Entries shown Block Start

## src/rtl/puertas_actuador.sv

```systemverilog
// Elevator door mechanism model: turns door commands and the obstruction
// sensor into door status, door position and an open-dwell timeout flag.
module puertas_actuador #(
    parameter int T_VIAJE   = 4,
    parameter int T_ABIERTA = 8,
    parameter int W         = 4
) (
    input  logic         clk,
    input  logic         reset,
    input  logic [1:0]   salida_puertas,
    input  logic         sensor,
    output logic [1:0]   puertas,
    output logic         timeout,
    output logic [W-1:0] posicion
);

    // Door states; the encoding is also the external status code.
    localparam logic [1:0] CERRADAS  = 2'b00;
    localparam logic [1:0] ABIERTAS  = 2'b01;
    localparam logic [1:0] CERRANDO  = 2'b10;
    localparam logic [1:0] ABRIENDO  = 2'b11;

    // Command codes; 11 matches neither and so acts as "nada".
    localparam logic [1:0] CMD_ABRIR  = 2'b01;
    localparam logic [1:0] CMD_CERRAR = 2'b10;

    localparam logic [W-1:0] POS_ABIERTA = W'(T_VIAJE);
    localparam logic [W-1:0] POS_PREVIA  = W'(T_VIAJE - 1);
    localparam logic [W-1:0] TMR_MAX     = W'(T_ABIERTA);
    localparam logic [W-1:0] ONE         = W'(1);
    localparam logic [W-1:0] ZERO        = '0;

    logic [1:0]   state;
    logic [W-1:0] timer;

    // Door state, position and dwell timer advance together on each edge.
    always_ff @(posedge clk) begin
        // NOTE: a synchronous reset clears every register in this block;
        // all state updates use non-blocking assignments so the new values
        // are computed from the old ones consistently.
        if (reset) begin
            state    <= CERRADAS;
            posicion <= ZERO;
            timer    <= ZERO;
        end else begin
            case (state)
                CERRADAS: begin
                    if (salida_puertas == CMD_ABRIR)
                        state <= ABRIENDO;
                end

                ABRIENDO: begin
                    if (salida_puertas == CMD_CERRAR) begin
                        state <= CERRANDO;
                    end else if (posicion >= POS_PREVIA) begin
                        // Last step of travel (clamped so a reversal taken
                        // right at the open end cannot overshoot).
                        posicion <= POS_ABIERTA;
                        state    <= ABIERTAS;
                        timer    <= ZERO;
                    end else begin
                        posicion <= posicion + ONE;
                    end
                end

                ABIERTAS: begin
                    if (salida_puertas == CMD_CERRAR) begin
                        state <= CERRANDO;
                        timer <= ZERO;
                    end else if (salida_puertas == CMD_ABRIR || sensor) begin
                        timer <= ZERO;
                    end else if (timer != TMR_MAX) begin
                        timer <= timer + ONE;
                    end
                end

                CERRANDO: begin
                    if (salida_puertas == CMD_ABRIR) begin
                        state <= ABRIENDO;
                    end else if (sensor) begin
                        // Obstruction: freeze the doors where they are.
                        state <= CERRANDO;
                    end else if (posicion <= ONE) begin
                        // Last step of travel (clamped so a reversal taken
                        // right at the closed end cannot wrap).
                        posicion <= ZERO;
                        state    <= CERRADAS;
                    end else begin
                        posicion <= posicion - ONE;
                    end
                end

                default: state <= CERRADAS;
            endcase
        end
    end

    // Status is the state register itself; timeout decodes registered state.
    always_comb begin
        puertas = state;
        timeout = (state == ABIERTAS) && (timer == TMR_MAX);
    end

endmodule

```

## config.mk

```make
export PLATFORM = sky130hd
export DESIGN_NAME = puertas_actuador
export DESIGN_NICKNAME = d
export VERILOG_FILES = /design/src/rtl/puertas_actuador.sv
export SDC_FILE = /design/constraint.sdc
export NUM_CORES = 1
export LEC_CHECK = 0
export BUFFER_PORTS_ARGS = -buffer_cell sky130_fd_sc_hd__clkbuf_2
export CAP_MARGIN = 20
export CORE_MARGIN = 5
export CORE_UTILIZATION = 30
export CTS_BUF_LIST = sky130_fd_sc_hd__clkbuf_16
export CTS_CLUSTER_DIAMETER = 60
export DETAILED_ROUTE_END_ITERATION = 8
export PLACE_DENSITY_LB_ADDON = 0.08
export SLEW_MARGIN = 25
export SYNTH_ARGS = -nofsm -noshare
export SYNTH_HDL_FRONTEND = slang
export SYNTH_SLANG_ARGS = --single-unit
```

## constraint.sdc

```tcl
create_clock -name clk -period 1.5 [get_ports clk]
set_input_delay 0.15 -clock clk [delete_from_list [all_inputs] [get_ports clk]]
set_output_delay 0.15 -clock clk [all_outputs]
set_load 0.02 [all_outputs]
```

==> run summary, run 1 <==
DRC - 0
PwrDens - 906 nW/µm²
Clock-pin slew on the worst setup and hold paths - 0.04 ns
HPWL Detailed - 1340 µm
Clock Skew - 0.00734 ns
Diodes inserted - 0
CTS buffer count - 3
Die Width - 57.7 µm
Largest net degree at the start of global routing - 12
Top post-synthesis cells by count - dfxtp_1, nor2_1
Final nets - 121
CTS tree - done
Synth top area share - 29.4%
Area Overhead vs Synth - 44.0%
Top area cells in the synthesized netlist - dfxtp_1, ha_1, nor2_1
Vias in the first global route - 663
Synthesis Warnings - 0
Drt pass-1 iters - 4
Status - finished clean
Critical path required time - 1.61 ns
Register bit total from synthesis - 10
Post-synth ARST share - 0%
Final ANT Viol Nets - 0
IR drop worst, VDD - 0.000568 V
DRT Wirelength - 1780 µm
Worst slew margin - 79.6%
Worst Hold Class - in -> reg
Sequential share of the synthesized area - 29.4%
Share of layout cells above drive strength 1 - 39.1%
Fin crit share - 97.3%
Vias per inst - 5.16
Post-synth EDFFs - 0
H-Tree Depth - 1
P_leak - 0.386 nW
Grt total ovfl - 0
Crit path launch type - flop
Placed cell count - 131
Ports - 12
Final Core Density - 44.8%
Quantity of I/O buffers inserted on ports - 11
Worst EP arrival - 1.57 ns
Max-Cap Viols - 0
Starting DRT DRC Count - 16
Post-synth top area cell - dfxtp_1
Met2 GRT Util - 17.4%
Mean routed wirelength per cell - 12.9 µm
Cells on worst reg2reg path - 6
Routability cong. - 0.781
Clock sink count - 10
Row count - 17
Synth cell types - 34
Clock root cell - clkbuf_16
Final hold violation count - 0
Initial antenna violation count - 0
F_max - 0.685 GHz
First-pass GRT wire length - 3040 µm
CP Capture Type - flop
Die Y - 57.7 µm
Vias - 712
Most numerous cell in the Yosys netlist - dfxtp_1
Top FF cell, synth - dfxtp_1
Critical path fanouts, max - 5
Mean Syn Cell Area - 8.22 µm²
Clock Path Buffers - 2
Core Box Area - 2190 µm²
Netlist Area Pre-Place - 682 µm²
Met3 track demand over resource - 4.90%
Synth Net Count - 93
Minimum clock period - 1.46 ns
Total track usage - 11.7%
CP Class - reg -> reg
Worst-margin pin slew - 0.302 ns
Initial Util - 31.1%
Final setup vio count - 0
RSZ-0062 raised after global routing - yes
Met1 usage - 15.2%
Clock latency on the worst-skew pair - 0.24 ns
Gate Count Post-Synth - 83
Non-Filler Instances - 138
Hold path depth - 2
Die ar. - 3330 µm²
Slew Limit Fails - 0
GRT busiest layer - met2
registers in the layout (all words and copies together), names as in the netlist:
register,cells
posicion,4
timer,4
puertas,2
layer usage:
layer / vias to the layer above / routed length, µm
met3: 4 / 99
li1: 366 / -
met2: 14 / 771
met1: 328 / 891
met4: 0 / 21
met5: - / 0
worst paths after layout:
check,from,to,slack (ns)
setup / recovery,posicion[0]$_SDFFE_PP0P_,posicion[2]$_SDFFE_PP0P_,0.04
hold / removal,reset,timer[1]$_SDFFE_PP0P_,0.27
setup reg to reg,posicion[0]$_SDFFE_PP0P_,posicion[2]$_SDFFE_PP0P_,0.04
hold reg to reg,posicion[0]$_SDFFE_PP0P_,posicion[0]$_SDFFE_PP0P_,0.53
worst max-delay path, cell delays in order (launching register included):
cell and delay (ns):
dfxtp_4 0.37, inv_4 0.04, ha_4 0.15, or3b_4 0.35, a22o_1 0.20, a31oi_1 0.15, nor3_1 0.06
per-stage QoR:
| step | hold slack (ns) | TNS, ns | power (mW) | setup slack, ns | area, µm² |
|---|---|---|---|---|---|
| floorplan | 0.331 | -0.00457 | 0.361 | -0.00457 | 703 |
| global placement | 0.515 | 0 | 0.415 | 0.0296 | 865 |
| detailed placement | 0.514 | 0 | 0.413 | 0.0173 | 865 |
| CTS | 0.277 | 0 | 0.897 | 0.00195 | 967 |
| global route | 0.284 | -0.0349 | 0.929 | -0.0297 | 982 |
| finish | 0.267 | 0 | 0.890 | 0.0403 | 982 |
cell families (layout without fill, tap and decap cells):
family | count (synthesis) | in the layout | synth area share (%)
AO/OA/AOI/OAI | 24 | 24 | 25.5
flip-flops | 10 | 10 | 29.4
adder cells (fa/ha/maj) | 5 | 5 | 9.17
buffers and inverters | 6 | 33 | 3.30
AND/OR/NAND/NOR | 38 | 38 | 32.7
power by group:
group | leakage (nW) | internal [mW] | switching, mW
Clock | 0.0423 | 0.350 | 0.130
Sequential | 0.0838 | 0.271 | 0.0112
Combinational | 0.260 | 0.0589 | 0.0690
Total | 0.386 | 0.680 | 0.210
layout by cell type, fill, tap and decap left out, types with 2 or more instances in the layout:
| cell type | Yosys | layout |
|---|---|---|
| clkbuf_16 | 0 | 3 |
| dfxtp_4 | 0 | 3 |
| dfxtp_1 | 10 | 6 |
| a21oi_1 | 4 | 4 |
| clkbuf_2 | 0 | 10 |
| a31oi_1 | 5 | 5 |
| o21a_1 | 2 | 2 |
| inv_1 | 5 | 4 |
| nor2_1 | 9 | 8 |
| nor2b_1 | 2 | 2 |
| o21ai_0 | 3 | 3 |
| ha_1 | 5 | 4 |
| nand3_1 | 5 | 5 |
| buf_4 | 0 | 14 |
| nor3_1 | 3 | 3 |
| nand2b_1 | 2 | 2 |
| nor4_1 | 2 | 2 |
| nand2_1 | 5 | 5 |
final cells by class:
| type | instances | area (µm²) |
|---|---|---|
| Clock buffer | 3 | 75.1 |
| Clock inverter | 1 | 3.75 |
| Fill cell | 231 | 1210 |
| Inverter | 5 | 21.3 |
| Multi-Input combinational cell | 67 | 479 |
| Sequential cell | 10 | 213 |
| Tap cell | 28 | 35.0 |
| Timing Repair Buffer | 24 | 155 |
what timing repair did:
action	4_1_cts	5_1_grt
setup endpoints to repair	1	2
setup buffers	2	1
resized for setup	4	4
hold buffers	0	0
pin swaps	2	5
Power figures use the tool's default switching activity.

Entries shown Block End

Work instruction - Taking the line with "Starting DRT DRC Count - 16" as the first and the line with "met1: 328 / 891" as the last, retype that stretch of the data above exactly, with no other lines.

Exercise answer -
Starting DRT DRC Count - 16
Post-synth top area cell - dfxtp_1
Met2 GRT Util - 17.4%
Mean routed wirelength per cell - 12.9 µm
Cells on worst reg2reg path - 6
Routability cong. - 0.781
Clock sink count - 10
Row count - 17
Synth cell types - 34
Clock root cell - clkbuf_16
Final hold violation count - 0
Initial antenna violation count - 0
F_max - 0.685 GHz
First-pass GRT wire length - 3040 µm
CP Capture Type - flop
Die Y - 57.7 µm
Vias - 712
Most numerous cell in the Yosys netlist - dfxtp_1
Top FF cell, synth - dfxtp_1
Critical path fanouts, max - 5
Mean Syn Cell Area - 8.22 µm²
Clock Path Buffers - 2
Core Box Area - 2190 µm²
Netlist Area Pre-Place - 682 µm²
Met3 track demand over resource - 4.90%
Synth Net Count - 93
Minimum clock period - 1.46 ns
Total track usage - 11.7%
CP Class - reg -> reg
Worst-margin pin slew - 0.302 ns
Initial Util - 31.1%
Final setup vio count - 0
RSZ-0062 raised after global routing - yes
Met1 usage - 15.2%
Clock latency on the worst-skew pair - 0.24 ns
Gate Count Post-Synth - 83
Non-Filler Instances - 138
Hold path depth - 2
Die ar. - 3330 µm²
Slew Limit Fails - 0
GRT busiest layer - met2
registers in the layout (all words and copies together), names as in the netlist:
register,cells
posicion,4
timer,4
puertas,2
layer usage:
layer / vias to the layer above / routed length, µm
met3: 4 / 99
li1: 366 / -
met2: 14 / 771
met1: 328 / 891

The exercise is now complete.